Jedes IHK-Mitglied kann für seine jeweilige Wahlgruppe Wahlbewerbungen einreichen. Es ist auch zulässig, sich selbst vorzuschlagen! Gewählt sind in den einzelnen Wahlgruppen diejenigen Bewerber, die die meisten Stimmen erhalten haben. (§ 14 Absatz 1 der Wahlordnung der IHK Trier) http://cms.ihk-trier.de/ihk-trier/Integrale?MODULE=Frontend.Media&ACTION=ViewMediaObject&Media.PK=4987&Media.Object.ObjectType=full
Einzelne juristische Meinungen, wie die von Ihnen erwähnte Dissertation, die mir nicht vorliegt, kann ich nicht bewerten.
Politisch ist wichtig, dass die Regelungen zur Wahl von IHK-Vollversammlungen verfassungsgemäß sind. Es steht selbstverständlich jedem Betroffenen frei, im Wege der Verfassungsbeschwerde o. ä., beim Bundesverfassungsgericht in Karlsruhe die etwaige Verfassungswidrigkeit einer IHK-Wahl feststellen zu lassen. Mir ist nicht bekannt, dass eine derartige Klage jemals Erfolg gehabt hätte.
Demokratische Defizite bestehen meiner Meinung nach auch nicht in der Aufteilung der IHK-Mitglieder in Wahlgruppen nach Branchen oder im Wahlverfahren selbst, sondern darin, dass in Industrie- und Handelskammern nur der Arbeitgeberseite der jeweiligen Branchen die Mitgliedschaft zuerkannt wird.
Leider wird die Arbeitnehmerseite (im Gegensatz zu Körperschaften öffentlichen Rechts in Sozialversicherungen und Handwerk) bisher nicht an der Arbeit der Industrie- und Handelskammern und ihren Vollversammlungen beteiligt. Eine Ausnahme stellt nur der IHK-Berufsbildungsauschuss dar, an dem die Gewerkschaften als Vertreter der Arbeitnehmer angemessen beteiligt sind. (§ 77 Absatz 1 Berufsbildungsgesetz) http://bundesrecht.juris.de/bundesrecht/bbig_2005/gesamt.pdf
Weil die Industrie- und Handelskammern wichtige öffentliche Aufgaben (z. B. in der beruflichen Bildung) erfüllen, trete ich nicht für ihre Abschaffung ein - wie sie von (neo-) liberalen oder libertären Ideologen zuweilen gefordert wird. Als Sozialdemokrat trete ich aber für die Demokratisierung der Industrie- und Handelskammern ein, d. h. die gleichberechtigte Beteiligung von Arbeitnehmervertretern und ihren Gewerkschaften.

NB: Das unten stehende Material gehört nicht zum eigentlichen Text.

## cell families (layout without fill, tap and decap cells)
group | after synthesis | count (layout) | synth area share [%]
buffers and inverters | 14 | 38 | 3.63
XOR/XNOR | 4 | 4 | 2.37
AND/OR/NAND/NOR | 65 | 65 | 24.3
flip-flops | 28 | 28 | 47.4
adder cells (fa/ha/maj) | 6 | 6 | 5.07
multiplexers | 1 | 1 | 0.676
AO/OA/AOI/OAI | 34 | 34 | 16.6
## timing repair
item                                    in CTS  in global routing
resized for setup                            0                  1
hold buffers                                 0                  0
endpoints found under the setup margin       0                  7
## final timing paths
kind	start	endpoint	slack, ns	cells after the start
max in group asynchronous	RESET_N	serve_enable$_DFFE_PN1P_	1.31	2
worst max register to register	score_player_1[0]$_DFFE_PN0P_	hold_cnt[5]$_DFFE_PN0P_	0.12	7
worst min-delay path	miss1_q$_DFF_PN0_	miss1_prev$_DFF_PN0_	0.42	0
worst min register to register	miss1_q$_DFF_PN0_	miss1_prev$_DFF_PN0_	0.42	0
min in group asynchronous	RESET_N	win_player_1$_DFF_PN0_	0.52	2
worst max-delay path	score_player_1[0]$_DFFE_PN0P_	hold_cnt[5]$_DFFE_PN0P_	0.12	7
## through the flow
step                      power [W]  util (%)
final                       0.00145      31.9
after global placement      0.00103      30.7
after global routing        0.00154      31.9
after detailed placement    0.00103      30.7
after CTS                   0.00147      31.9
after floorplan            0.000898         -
File: config.mk
export PLATFORM = sky130hd
export DESIGN_NAME = serial_addsub
export DESIGN_NICKNAME = d
export VERILOG_FILES = /design/src/rtl/addsub_pkg.sv /design/src/rtl/full_adder_bit.sv /design/src/rtl/serial_addsub.sv
export SDC_FILE = /design/constraint.sdc
export NUM_CORES = 1
export LEC_CHECK = 0
export ABC_AREA = 1
export CAP_MARGIN = 20
export CORE_MARGIN = 3
export CORE_UTILIZATION = 45
export CTS_BUF_LIST = sky130_fd_sc_hd__clkbuf_8
export DETAILED_ROUTE_END_ITERATION = 6
export DONT_BUFFER_PORTS = 1
export GPL_TIMING_DRIVEN = 0
export PLACE_DENSITY = 0.64
export RECOVER_POWER = 100
export SLEW_MARGIN = 20
export SYNTH_ARGS = -nofsm -noshare
export SYNTH_HDL_FRONTEND = slang
export SYNTH_SLANG_ARGS = --single-unit
File: constraint.sdc
create_clock -name clk -period 1.7 [get_ports clk]
set_input_delay 0.17 -clock clk [delete_from_list [all_inputs] [get_ports clk]]
set_output_delay 0.17 -clock clk [all_outputs]
set_load 0.02 [all_outputs]
File: src/rtl/addsub_pkg.sv
// addsub_pkg: shared state encoding and default width for the adder-subtractor datapath
package addsub_pkg;
  localparam int DEFAULT_WIDTH = 4;
  typedef enum logic [1:0] {
    S_IDLE  = 2'd0,
    S_SHIFT = 2'd1,
    S_DONE  = 2'd2
  } state_t;
endpackage

File: src/rtl/full_adder_bit.sv
// full_adder_bit: single-bit full adder cell (a, b, cin -> s, cout)
module full_adder_bit (
  input  logic a,
  input  logic b,
  input  logic cin,
  output logic s,
  output logic cout
);
  assign s    = a ^ b ^ cin;
  assign cout = (a & b) | (a & cin) | (b & cin);
endmodule

File: src/rtl/serial_addsub.sv
// serial_addsub: bit-serial LSB-first add/sub, start/busy/done handshake; ports clk, rst_n, start, sub, a, b -> busy, done, result, cout, overflow
module serial_addsub
  import addsub_pkg::*;
#(
  parameter int WIDTH = DEFAULT_WIDTH,
  parameter int CNT_W = $clog2(WIDTH) + 1
) (
  input  logic             clk,
  input  logic             rst_n,
  input  logic             start,
  input  logic             sub,
  input  logic [WIDTH-1:0] a,
  input  logic [WIDTH-1:0] b,
  output logic             busy,
  output logic             done,
  output logic [WIDTH-1:0] result,
  output logic             cout,
  output logic             overflow
);
  state_t             state_q;
  logic [WIDTH-1:0]   opa_q, opb_q, res_q, res_d, result_q;
  logic [CNT_W-1:0]   cnt_q;
  logic               carry_q, busy_q, done_q, cout_q, ovf_q;
  logic               s, c, accept, last;
  full_adder_bit u_fa (
    .a   (opa_q[0]),
    .b   (opb_q[0]),
    .cin (carry_q),
    .s   (s),
    .cout(c)
  );
  assign accept = start && (state_q != S_SHIFT);
  assign last   = cnt_q == CNT_W'(WIDTH - 1);
  assign res_d  = {s, res_q[WIDTH-1:1]};
  always_ff @(posedge clk or negedge rst_n) begin
    if (!rst_n) begin
      state_q  <= S_IDLE;
      opa_q    <= '0;
      opb_q    <= '0;
      res_q    <= '0;
      result_q <= '0;
      cnt_q    <= '0;
      carry_q  <= 1'b0;
      busy_q   <= 1'b0;
      done_q   <= 1'b0;
      cout_q   <= 1'b0;
      ovf_q    <= 1'b0;
    end else begin
      done_q <= 1'b0;
      if (accept) begin
        opa_q   <= a;
        opb_q   <= b ^ {WIDTH{sub}};
        carry_q <= sub;
        cnt_q   <= '0;
        busy_q  <= 1'b1;
        state_q <= S_SHIFT;
      end else if (state_q == S_SHIFT) begin
        res_q   <= res_d;
        opa_q   <= opa_q >> 1;
        opb_q   <= opb_q >> 1;
        carry_q <= c;
        cnt_q   <= cnt_q + CNT_W'(1);
        if (last) begin
          // carry_q here is the carry into the MSB, c the carry out of it
          result_q <= res_d;
          cout_q   <= c;
          ovf_q    <= carry_q ^ c;
          busy_q   <= 1'b0;
          done_q   <= 1'b1;
          state_q  <= S_DONE;
        end
      end else if (state_q == S_DONE) begin
        state_q <= S_IDLE;
      end
    end
  end
  assign busy     = busy_q;
  assign done     = done_q;
  assign result   = result_q;
  assign cout     = cout_q;
  assign overflow = ovf_q;
endmodule
==> results of run 1 <==
==> power by group <==
group          leakage (nW)  switching, mW  total [mW]  internal [mW]
logic                 0.312          0.533       0.838          0.306
registers             0.321          0.241        1.08          0.844
clock network        0.0255          0.186       0.350          0.164
total                 0.658          0.960        2.27           1.31
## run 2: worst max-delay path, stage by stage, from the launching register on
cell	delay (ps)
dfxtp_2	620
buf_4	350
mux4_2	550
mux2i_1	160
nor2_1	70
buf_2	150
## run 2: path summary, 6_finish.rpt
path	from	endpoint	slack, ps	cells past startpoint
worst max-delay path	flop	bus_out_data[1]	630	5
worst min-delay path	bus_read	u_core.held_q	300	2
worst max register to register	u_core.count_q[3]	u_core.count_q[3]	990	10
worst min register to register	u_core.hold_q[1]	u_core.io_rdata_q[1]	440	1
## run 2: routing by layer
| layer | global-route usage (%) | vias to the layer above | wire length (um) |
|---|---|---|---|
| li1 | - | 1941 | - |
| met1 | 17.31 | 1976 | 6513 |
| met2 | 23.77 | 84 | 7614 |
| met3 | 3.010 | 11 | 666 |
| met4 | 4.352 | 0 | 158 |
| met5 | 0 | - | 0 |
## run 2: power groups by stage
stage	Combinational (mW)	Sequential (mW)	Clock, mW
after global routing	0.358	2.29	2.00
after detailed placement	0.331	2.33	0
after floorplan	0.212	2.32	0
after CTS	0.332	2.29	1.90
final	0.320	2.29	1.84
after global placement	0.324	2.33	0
==> config.mk <==
export PLATFORM = sky130hd
export DESIGN_NAME = dsp_mac_seq
export DESIGN_NICKNAME = d
export VERILOG_FILES = /design/src/rtl/dsp_mac_seq_pkg.sv /design/src/rtl/dsp_mac_seq.sv
export SDC_FILE = /design/constraint.sdc
export NUM_CORES = 1
export LEC_CHECK = 0
export ABC_AREA = 1
export CAP_MARGIN = 20
export CORE_ASPECT_RATIO = 0.75
export CORE_MARGIN = 4
export CORE_UTILIZATION = 38
export DETAILED_ROUTE_END_ITERATION = 8
export PLACE_DENSITY_LB_ADDON = 0.2
export SLEW_MARGIN = 5
export SYNTH_ARGS = -nofsm -noshare
export SYNTH_HDL_FRONTEND = slang
export SYNTH_SLANG_ARGS = --single-unit
export TNS_END_PERCENT = 100
==> constraint.sdc <==
create_clock -name CLK -period 3.7 [get_ports CLK]
set_clock_uncertainty 0.2 [all_clocks]
set_input_delay 0.555 -clock CLK [delete_from_list [all_inputs] [get_ports CLK]]
set_output_delay 0.555 -clock CLK [all_outputs]
set_load 0.005 [all_outputs]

Es ist im Übrigen auch eine Aufgabe der demokratischen Öffentlichkeit darauf zu achten, dass die Industrie- und Handelskammern ihre Aufgabengrenzen nicht überschreiten und sich unzulässig in die ureigenen Aufgaben von Arbeitgeberverbänden, Gewerkschaften oder Parteien einmischen. § 1 Absatz 5 des IHK-Gesetzes zieht für die politische Praxis von Industrie- und Handelskammern richtigerweise eine strenge Grenze: "Nicht zu den Aufgaben der Industrie- und Handelskammern gehört die Wahrnehmung sozialpolitischer und arbeitsrechtlicher Interessen."
Ich freue mich daher, wenn Sie die Aktivitäten der Industrie- und Handelskammern kritisch begleiten - als Mitglied einer IHK, als Arbeitnehmer eines IHK-Betriebes oder als Bürger.
Für weitere Rück- oder Nachfragen stehe ich Ihnen gerne zur Verfügung.